In this issue, in addition to some of the usual types of articles, I am including two articles about searching for ancestors.  One of those articles is about families in England, and there will be at least one more similar article in the next issue.  Even though most of the GFA members (and most of the subscribers to this bulletin) live in the U.S., most of their ancestors are from the British Isles, and I would very much like to increase interest and participation from outside the U.S.  Your ideas and help will be appreciated.


I am also experimenting with including graphics in this issue of the bulletin.  Let me know if you have any problems with being able to see the pictures in one of the articles.






During the several days after my mailing the last Graves Family Bulletin, more than 30 people joined the GFA Facebook group, more than a 5% increase in membership.  I am interested in the reason for the increased interest.  Was it because of the article in the bulletin about the list of group members, with their ancestral genealogies and place of residence?  If so, are there other things like that you would like to see?  Or was it just because many people didn’t know about the Facebook group?  Or maybe more of you are becoming more accustomed to using social media sites?


In response to the article in the last GF Bulletin, Steve Graves of Florida wrote:

“I do not do Facebook, so I assume I will not be able to access the info. What would be good to know is not just the state where each person lives, but also the state where he/she was born.
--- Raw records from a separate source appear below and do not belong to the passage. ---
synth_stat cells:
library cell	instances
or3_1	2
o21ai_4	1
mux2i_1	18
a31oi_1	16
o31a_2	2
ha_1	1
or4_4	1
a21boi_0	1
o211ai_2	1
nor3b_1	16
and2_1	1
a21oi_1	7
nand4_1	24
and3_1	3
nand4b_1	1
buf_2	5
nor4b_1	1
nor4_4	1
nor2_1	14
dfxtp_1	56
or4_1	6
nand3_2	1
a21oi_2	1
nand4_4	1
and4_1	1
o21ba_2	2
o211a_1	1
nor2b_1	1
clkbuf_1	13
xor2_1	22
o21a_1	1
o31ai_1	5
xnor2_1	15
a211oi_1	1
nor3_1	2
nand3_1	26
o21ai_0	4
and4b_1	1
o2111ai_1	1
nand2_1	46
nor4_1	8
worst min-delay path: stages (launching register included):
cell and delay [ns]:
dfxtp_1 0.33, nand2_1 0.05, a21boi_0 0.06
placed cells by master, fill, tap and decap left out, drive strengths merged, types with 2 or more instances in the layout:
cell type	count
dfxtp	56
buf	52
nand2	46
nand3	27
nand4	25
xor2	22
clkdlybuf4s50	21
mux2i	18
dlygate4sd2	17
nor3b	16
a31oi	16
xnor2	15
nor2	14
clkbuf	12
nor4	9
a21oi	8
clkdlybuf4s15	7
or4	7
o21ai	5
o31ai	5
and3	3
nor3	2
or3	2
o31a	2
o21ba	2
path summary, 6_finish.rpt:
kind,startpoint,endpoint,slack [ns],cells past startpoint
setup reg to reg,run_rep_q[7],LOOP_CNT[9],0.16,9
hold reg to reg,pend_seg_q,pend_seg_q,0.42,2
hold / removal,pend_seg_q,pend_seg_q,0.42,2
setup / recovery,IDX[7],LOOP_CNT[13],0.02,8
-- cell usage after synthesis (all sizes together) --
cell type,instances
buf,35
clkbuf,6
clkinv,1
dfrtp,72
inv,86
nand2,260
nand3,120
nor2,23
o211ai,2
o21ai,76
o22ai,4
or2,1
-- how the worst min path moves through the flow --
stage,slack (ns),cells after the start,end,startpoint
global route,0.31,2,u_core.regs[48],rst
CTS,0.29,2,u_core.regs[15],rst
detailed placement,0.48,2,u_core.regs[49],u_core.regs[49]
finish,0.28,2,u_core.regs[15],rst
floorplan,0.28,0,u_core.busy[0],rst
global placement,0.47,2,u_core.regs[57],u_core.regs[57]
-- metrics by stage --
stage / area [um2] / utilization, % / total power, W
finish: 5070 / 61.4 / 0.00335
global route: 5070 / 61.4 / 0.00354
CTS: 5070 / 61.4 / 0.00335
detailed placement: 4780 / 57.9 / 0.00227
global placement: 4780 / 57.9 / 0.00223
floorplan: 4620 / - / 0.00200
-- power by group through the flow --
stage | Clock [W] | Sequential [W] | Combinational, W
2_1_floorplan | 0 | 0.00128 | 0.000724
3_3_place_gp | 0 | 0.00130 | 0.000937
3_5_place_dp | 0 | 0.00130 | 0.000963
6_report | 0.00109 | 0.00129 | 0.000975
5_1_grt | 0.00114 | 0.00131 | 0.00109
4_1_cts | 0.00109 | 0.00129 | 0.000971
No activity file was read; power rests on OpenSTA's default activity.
File: src/rtl/eth_tx_arb_pkg.sv
// eth_tx_arb_pkg: shared widths, FSM state type and beat-counter width helper for eth_tx_arbiter
package eth_tx_arb_pkg;
  localparam int DATA_W = 64;
  localparam int KEEP_W = 8;
  typedef enum logic [1:0] {IDLE, PASS, DROP} state_t;
  function automatic int beat_w(input int max_beats);
    return (max_beats > 2) ? $clog2(max_beats) : 1;
  endfunction
endpackage

File: src/rtl/eth_tx_arbiter.sv
// eth_tx_arbiter: two-source round-robin AXI-Stream packet arbiter toward MAC TX, with jumbo length truncation
//   clock/reset        : single clock, synchronous active-high reset
//   link_up            : gates new grants only; packets in flight always complete
//   s0_axis_*/s1_axis_*: requester streams (tdata/tkeep/tlast/tuser/tvalid in, tready out)
//   m_axis_*           : zero-latency pass-through of the granted requester
//   tx_pkt_count       : packets closed on m_axis (normal + truncated), wrapping
//   tx_abort_count     : packets truncated at MAX_BEATS, saturating
module eth_tx_arbiter
  import eth_tx_arb_pkg::*;
#(
  parameter int MAX_BEATS = 1200
) (
  input  logic              clock,
  input  logic              reset,
  input  logic              link_up,
  input  logic [DATA_W-1:0] s0_axis_tdata,
  input  logic [KEEP_W-1:0] s0_axis_tkeep,
  input  logic              s0_axis_tlast,
  input  logic              s0_axis_tuser,
  input  logic              s0_axis_tvalid,
  output logic              s0_axis_tready,
  input  logic [DATA_W-1:0] s1_axis_tdata,
  input  logic [KEEP_W-1:0] s1_axis_tkeep,
  input  logic              s1_axis_tlast,
  input  logic              s1_axis_tuser,
  input  logic              s1_axis_tvalid,
  output logic              s1_axis_tready,
  output logic [DATA_W-1:0] m_axis_tdata,
  output logic [KEEP_W-1:0] m_axis_tkeep,
  output logic              m_axis_tlast,
  output logic              m_axis_tuser,
  output logic              m_axis_tvalid,
  input  logic              m_axis_tready,
  output logic [31:0]       tx_pkt_count,
  output logic [15:0]       tx_abort_count
);
  localparam int BW = beat_w(MAX_BEATS);
  localparam logic [BW-1:0] LAST_IDX = BW'(MAX_BEATS - 1);
  state_t          r_state, w_next;
  logic            r_grant, r_last_grant;
  logic [BW-1:0]   r_beat;
  logic [31:0]     r_pkt;
  logic [15:0]     r_abort;
  logic [DATA_W-1:0] w_src_tdata;
  logic [KEEP_W-1:0] w_src_tkeep;
  logic            w_src_tlast, w_src_tuser, w_src_tvalid;
  logic            w_pass, w_drop, w_grant_rdy, w_xfer, w_src_hs, w_abort, w_go, w_pick;
  assign w_src_tdata  = r_grant ? s1_axis_tdata  : s0_axis_tdata;
  assign w_src_tkeep  = r_grant ? s1_axis_tkeep  : s0_axis_tkeep;
  assign w_src_tlast  = r_grant ? s1_axis_tlast  : s0_axis_tlast;
  assign w_src_tuser  = r_grant ? s1_axis_tuser  : s0_axis_tuser;
  assign w_src_tvalid = r_grant ? s1_axis_tvalid : s0_axis_tvalid;
  // outputs are forced quiet while reset is held, even before the state register clears
  assign w_pass = (r_state == PASS) & ~reset;
  assign w_drop = (r_state == DROP) & ~reset;
  assign w_grant_rdy = w_pass ? m_axis_tready : w_drop;
  assign w_abort = (r_beat == LAST_IDX) & ~w_src_tlast;
  assign w_xfer = m_axis_tvalid & m_axis_tready;
  assign w_src_hs = w_src_tvalid & w_grant_rdy;
  assign w_go = link_up & (s0_axis_tvalid | s1_axis_tvalid);
  // round-robin: on contention the source not granted last time wins
  assign w_pick = (s0_axis_tvalid & s1_axis_tvalid) ? ~r_last_grant : s1_axis_tvalid;
  assign m_axis_tdata   = w_src_tdata;
  assign m_axis_tkeep   = w_src_tkeep;
  assign m_axis_tlast   = w_src_tlast | w_abort;
  assign m_axis_tuser   = w_src_tuser | w_abort;
  assign m_axis_tvalid  = w_pass & w_src_tvalid;
  assign s0_axis_tready = ~r_grant & w_grant_rdy;
  assign s1_axis_tready = r_grant & w_grant_rdy;
  assign tx_pkt_count   = r_pkt;
  assign tx_abort_count = r_abort;
  always_comb begin
    w_next = r_state;
    case (r_state)
      IDLE:    w_next = w_go ? PASS : IDLE;
      PASS:    w_next = (w_xfer & w_src_tlast) ? IDLE : (w_xfer & w_abort) ? DROP : PASS;
      DROP:    w_next = (w_src_hs & w_src_tlast) ? IDLE : DROP;
      default: w_next = IDLE;
    endcase
  end
  always_ff @(posedge clock) begin
    if (reset) begin
      r_state      <= IDLE;
      r_grant      <= 1'b0;
      r_last_grant <= 1'b1;
      r_beat       <= '0;
      r_pkt        <= '0;
      r_abort      <= '0;
    end else begin
      r_state <= w_next;
      if (r_state == IDLE && w_go) begin
        r_grant      <= w_pick;
        r_last_grant <= w_pick;
        r_beat       <= '0;
      end else if (w_xfer) begin
        r_beat <= r_beat + BW'(1);
      end
      if (w_xfer & (w_src_tlast | w_abort)) r_pkt <= r_pkt + 32'd1;
      if (w_xfer & w_abort & ~&r_abort) r_abort <= r_abort + 16'd1;
    end
  end
endmodule

File: config.mk
export PLATFORM = sky130hd
export DESIGN_NAME = eth_tx_arbiter
export DESIGN_NICKNAME = d
export VERILOG_FILES = /design/src/rtl/eth_tx_arb_pkg.sv /design/src/rtl/eth_tx_arbiter.sv
export SDC_FILE = /design/constraint.sdc
export NUM_CORES = 1
export LEC_CHECK = 0
export ABC_CLOCK_PERIOD_IN_PS = 2200
export BUFFER_PORTS_ARGS = -buffer_cell sky130_fd_sc_hd__buf_2
export CAP_MARGIN = 20
export CORE_MARGIN = 2
export CORE_UTILIZATION = 30
export DETAILED_ROUTE_END_ITERATION = 12
export GPL_TIMING_DRIVEN = 0
export HOLD_SLACK_MARGIN = 0.06
export PLACE_DENSITY = 0.67
export SLEW_MARGIN = 20
export SYNTH_ARGS = -nofsm -noshare
export SYNTH_HDL_FRONTEND = slang
export SYNTH_SLANG_ARGS = --single-unit
export TNS_END_PERCENT = 1
File: constraint.sdc
create_clock -name clock -period 2.2 [get_ports clock]
set_input_delay 0.22 -clock clock [delete_from_list [all_inputs] [get_ports clock]]
set_output_delay 0.22 -clock clock [all_outputs]
set_load 0.05 [all_outputs]
# [Word level (Yosys, flattened, before mapping)]
# Cells that the tools add are included.
# Widths: inputs -> output; s select.
[word_totals] ff_bits=63 latchBits=0 mem_bits_rw=0 rom_bits=0 in_bits=154 out_inout_bits=125 elab_cells=51 n_memories=0
[op_classes] add_sub_neg=3 mul=0 div_mod_pow=0 magnitude_cmp=0 eq_ne=3 shifts=0 muxes=12 bitwise=22 reduce_logical=5
[ops] operator="$mux 64" count=1
[ops] operator="$add 32x1->32 const B" count=1
[ops] operator="$add 16x1->16 const B" count=1
[ops] operator="$reduce_and 16->1" count=1
[ops] operator="$and 1x1->1" count=15
[ops] operator="$add 11x1->11 const B" count=1
[ops] operator="$eq 11x11->1 const B" count=1
[ops] operator="$mux 8" count=1
[ops] operator="$mux 1" count=6
[ops] operator="$mux 2" count=3
[ops] operator="$pmux 2 s3" count=1
[ops] operator="$not 1->1" count=4
[ops] operator="$or 1x1->1" count=3
[ops] operator="$eq 2x1->1 const B" count=1
[ops] operator="$eq 2x2->1 const B" count=1
[ops] operator="$logic_not 2->1" count=1
[ops] operator="$reduce_or 2->1" count=1
[ops] operator="$logic_and 1x1->1" count=1
[ops] operator="$logic_not 1->1" count=1

# [Longest topological paths before layout]
[logic_depth] word_depth=8 mapped_depth=9 ltp_nobuf=6

# [Least setup slack after synthesis]
# Ideal clock, no wire load.
[synth_timing] path_kind="reg2out" from="register r_grant" to="output s1_axis_tready" arrival_time_ps=2363 t_required_ps=1980 path_slack_ps=-383 path_stages_with_launch=6 cell_sequence="dfxtp_1 > buf_4 > clkbuf_1 > clkbuf_1 > inv_1 > a211oi_1"
[synth_between] elab_chain_cells=1
[synth_lines] element="start, declared" line="eth_tx_arbiter.sv:40" text="logic r_grant, r_last_grant;"
[synth_lines] element="start signal, assigned" line="eth_tx_arbiter.sv:92" text="r_grant <= w_pick;"
[synth_lines] element="$and 1x1->1" line="eth_tx_arbiter.sv:69" text="assign s1_axis_tready = r_grant & w_grant_rdy;"
[synth_lines] element="end, declared" line="eth_tx_arbiter.sv:27" text="output logic s1_axis_tready,"
# Every way passes these cells.

# [Final worst setup path]
[layout_timing] from="register r_beat[0]" to="register r_abort[15], in the netlist tx_abort_count[15]"
[layout_between] elab_chain_cells=4
[layout_lines] element="start, declared" line="eth_tx_arbiter.sv:41" text="logic [BW-1:0] r_beat;"
[layout_lines] element="start signal, assigned" line="eth_tx_arbiter.sv:96" text="r_beat <= r_beat + BW'(1);"
[layout_lines] element="$eq 11x11->1" line="eth_tx_arbiter.sv:57" text="assign w_abort = (r_beat == LAST_IDX) & ~w_src_tlast;"
[layout_lines] element="$and 1x1->1" line="eth_tx_arbiter.sv:57"
[layout_lines] element="$and 1x1->1 (2 in a row)" line="eth_tx_arbiter.sv:99" text="if (w_xfer & w_abort & ~&r_abort) r_abort <= r_abort + 16'd1;"
[layout_lines] element="end signal, assigned" line="eth_tx_arbiter.sv:99"
[layout_lines] element="end, declared" line="eth_tx_arbiter.sv:43" text="logic [15:0] r_abort;"
# Every way passes these cells.
# A chain may end at the register's enable or synchronous reset.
For instance: I live in FL, but was born in NJ. It might be nice knowing that other Graves living in FL could be related to me, but it would be even better to know where other Graves are now living who were born in NJ. It seems my chances are better that I could be related to a Graves living in NM if he was born in NJ, than a Graves living in Orlando, FL who was born in IL.”


I have made another update to the Excel files (on Facebook) and the html files (on the GFA website), and also added a column for each Facebook group member’s place of birth (as suggested by Steve).  The place of birth information may be helpful in some cases.  However, for my information, I was born in NY, live in MA, but my father was from AR, and the first settlement of my Graves ancestors in America was in VA, so knowing I was born in NY is not going to be especially helpful.


To see the updated files on Facebook, go to the GFA page, click on Files at the top of the page, and then click on the most recent GFA Facebook Group Members files.  To see the files on Facebook, you need to be a Facebook member.  To see the most recent html files on the GFA website, go to the website, click on the link for GFA Facebook Group from the GFA/Forums drop-down menu, and then click on the links for GFA Facebook Group members.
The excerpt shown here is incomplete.